Modify log files to get uniq data

Hello,

I have a log file that has following output as below.

LAP.sun5 CC
LAP.sun5 CQ
perl.sun5 CC
perl.sun5 CQ
TSLogger.sun5 CC
TSLogger.sun5 CQ
TSLogger.sun5 KR
WAS.sun5 CC
WAS.sun5 MT
WAS.sun5 CQ

I want to output to be in the way below, i tried using awk but could not do it.

LAP.sun5 CC CQ
perl.sun5 CC CQ
TSLogger.sun5 CC CQ KR
WAS.sun5 CC MT CQ 

Please help . how do i do that

Thanks
Adsi

#!/bin/sh
for entry in `awk '{ print $1 }' < your.log.file | sort -u`
do
  string=""
  for result in `egrep "^$entry " your.log.file | awk '{ print $2 }'`
  do
    string="$result $string"
  done
  echo "$entry $string"
done

Exact grep syntax will depend on your version of grep available, egrep for Solaris, grep -e for most others, grep for the rest

$ 
$ cat data.txt
LAP.sun5 CC
LAP.sun5 CQ
perl.sun5 CC
perl.sun5 CQ
TSLogger.sun5 CC
TSLogger.sun5 CQ
TSLogger.sun5 KR
WAS.sun5 CC
WAS.sun5 MT
WAS.sun5 CQ
$ 
$ awk '{if (prev == ""){printf("%s",$0)}
        else if($1 == prev){printf(" %s",$2)}
             else {printf("\n%s",$0)} prev=$1
       } END {printf "\n"}' data.txt
LAP.sun5 CC CQ
perl.sun5 CC CQ
TSLogger.sun5 CC CQ KR
WAS.sun5 CC MT CQ
$ 
$ 

tyler_durden

Hello Tyler,

Thanks for the wonderful explaination, that was superb.
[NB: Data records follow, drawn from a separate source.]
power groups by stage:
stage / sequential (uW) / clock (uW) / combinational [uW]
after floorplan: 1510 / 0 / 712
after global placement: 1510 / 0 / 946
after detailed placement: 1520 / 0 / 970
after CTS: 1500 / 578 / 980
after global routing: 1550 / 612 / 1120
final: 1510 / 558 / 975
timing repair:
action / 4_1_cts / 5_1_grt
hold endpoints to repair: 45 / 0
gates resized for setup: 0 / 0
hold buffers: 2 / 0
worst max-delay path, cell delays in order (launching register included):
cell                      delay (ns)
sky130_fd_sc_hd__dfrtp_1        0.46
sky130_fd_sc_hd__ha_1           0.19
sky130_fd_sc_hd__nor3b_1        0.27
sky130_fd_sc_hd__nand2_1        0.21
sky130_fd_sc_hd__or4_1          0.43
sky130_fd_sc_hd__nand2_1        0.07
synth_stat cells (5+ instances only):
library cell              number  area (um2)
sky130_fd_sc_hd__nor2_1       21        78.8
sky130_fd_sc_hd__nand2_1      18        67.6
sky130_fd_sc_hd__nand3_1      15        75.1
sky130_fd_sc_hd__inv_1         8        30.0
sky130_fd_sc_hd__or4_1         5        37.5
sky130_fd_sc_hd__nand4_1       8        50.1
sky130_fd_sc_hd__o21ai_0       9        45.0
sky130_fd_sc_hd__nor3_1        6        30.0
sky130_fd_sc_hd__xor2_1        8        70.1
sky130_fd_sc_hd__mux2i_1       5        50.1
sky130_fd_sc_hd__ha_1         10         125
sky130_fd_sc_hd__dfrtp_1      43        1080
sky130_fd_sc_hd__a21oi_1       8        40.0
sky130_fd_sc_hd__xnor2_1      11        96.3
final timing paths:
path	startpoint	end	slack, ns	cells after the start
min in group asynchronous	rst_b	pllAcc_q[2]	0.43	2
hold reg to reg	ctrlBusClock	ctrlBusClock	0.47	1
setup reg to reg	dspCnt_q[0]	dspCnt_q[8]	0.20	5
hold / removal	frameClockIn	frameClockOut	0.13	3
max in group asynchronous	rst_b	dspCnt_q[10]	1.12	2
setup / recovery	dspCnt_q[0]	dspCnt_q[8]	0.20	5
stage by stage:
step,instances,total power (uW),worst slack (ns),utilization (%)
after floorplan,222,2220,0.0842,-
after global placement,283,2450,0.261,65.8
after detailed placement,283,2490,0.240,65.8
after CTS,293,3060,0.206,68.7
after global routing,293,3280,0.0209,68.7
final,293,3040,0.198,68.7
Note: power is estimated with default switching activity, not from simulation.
File: src/verilog/ubdr_pkg.sv
// constants for the baud divisor register block
package ubdr_pkg;
  localparam int unsigned ADDR_W  = 6;
  localparam int unsigned DATA_W  = 8;
  localparam int unsigned DIV_W   = 12;
  localparam int unsigned HIGH_W  = 4;
  localparam int unsigned FCTL_W  = 7;
  localparam int unsigned BCNT_W  = 4;

  // i/o locations
  localparam logic [ADDR_W-1:0] BAUD_LOW_ADDR = 6'h09;
  localparam logic [ADDR_W-1:0] SHARED_ADDR   = 6'h20;

  // field positions in the byte
  localparam int unsigned SEL_BIT     = 7;
  localparam int unsigned MODE_BIT    = 6;
  localparam int unsigned HIGH_LSB    = 0;
  localparam int unsigned HIGH_MSB    = 3;

  // reset values
  localparam logic [DATA_W-1:0] BAUD_LOW_RESET  = 8'h00;
  localparam logic [HIGH_W-1:0] BAUD_HIGH_RESET = 4'h0;
  localparam logic [FCTL_W-1:0] FCTL_RESET      = 7'h06;
  localparam logic [DIV_W-1:0]  PRESC_RESET     = 12'h000;
  localparam logic [DATA_W-1:0] RDATA_RESET     = 8'h00;
  localparam logic [DATA_W-1:0] UNMAPPED_RDATA  = 8'h00;

  // bit-rate dividers applied to the prescaler tick, stored as count-1
  localparam logic [BCNT_W-1:0] ASYNC_NORMAL_LAST = 4'hF;
  localparam logic [BCNT_W-1:0] ASYNC_DOUBLE_LAST = 4'h7;
  localparam logic [BCNT_W-1:0] SYNC_LAST         = 4'h1;
  localparam logic [BCNT_W-1:0] BCNT_RESET        = 4'h0;
endpackage : ubdr_pkg

File: src/verilog/ubdr_presc_if.sv
// carrier between the register logic and the baud prescaler
`timescale 1ns/100ps
interface ubdr_presc_if;
  logic [ubdr_pkg::DIV_W-1:0] divisor;
  logic                       reload;
  logic                       tick;

  modport ctrl  (output divisor, output reload, input tick);
  modport presc (input divisor, input reload, output tick);
endinterface : ubdr_presc_if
I have a question if(prev == "") and i dont want to display any thing what do i do. I asked this question because in the log files there are $1 fields that occur only once and i dont want to display them. For example

Linix CQ
LAP.sun5 CC
LAP.sun5 CQ
perl.sun5 CC
perl.sun5 CQ
TSLogger.sun5 CC
TSLogger.sun5 CQ
TSLogger.sun5 KR
WAS.sun5 CC
WAS.sun5 MT
WAS.sun5 CQ
Sun.log CC

So the output should be as below and should leave $1 field 
if it has no previous value.

LAP.sun5 CC CQ
perl.sun5 CC CQ
TSLogger.sun5 CC CQ KR
WAS.sun5 CC MT CQ
$ awk '{if (prev == ""){printf("%s",$0)}
        else if($1 == prev){printf(" %s",$2)}
             else {printf("\n%s",$0)} prev=$1
       } END {printf "\n"}' data.txt

A different approach

awk 'NF{_[$1]=$0}END{for(i in _)print _}' file | sort

Hello Danmer,

That does not work, did it work for you?

Works for me, try to use GNU awk (gawk), New awk (nawk) or POSIX awk (/usr/xpg4/bin/awk).

$$$$$

nawk '
  { a[$1]=($1 in a)?a[$1] OFS $NF:$0}
  END {
    for(i in a)
      if(split(a,t, OFS)>2) print a
  }' myFile

$$$$$$

Do you how 'associative arrays' work in awk?
If not, try reading up starting with 'man nawk' first.

Hello,

I can understant what associative array is. But if you could tell me what is happening here below, it would be great.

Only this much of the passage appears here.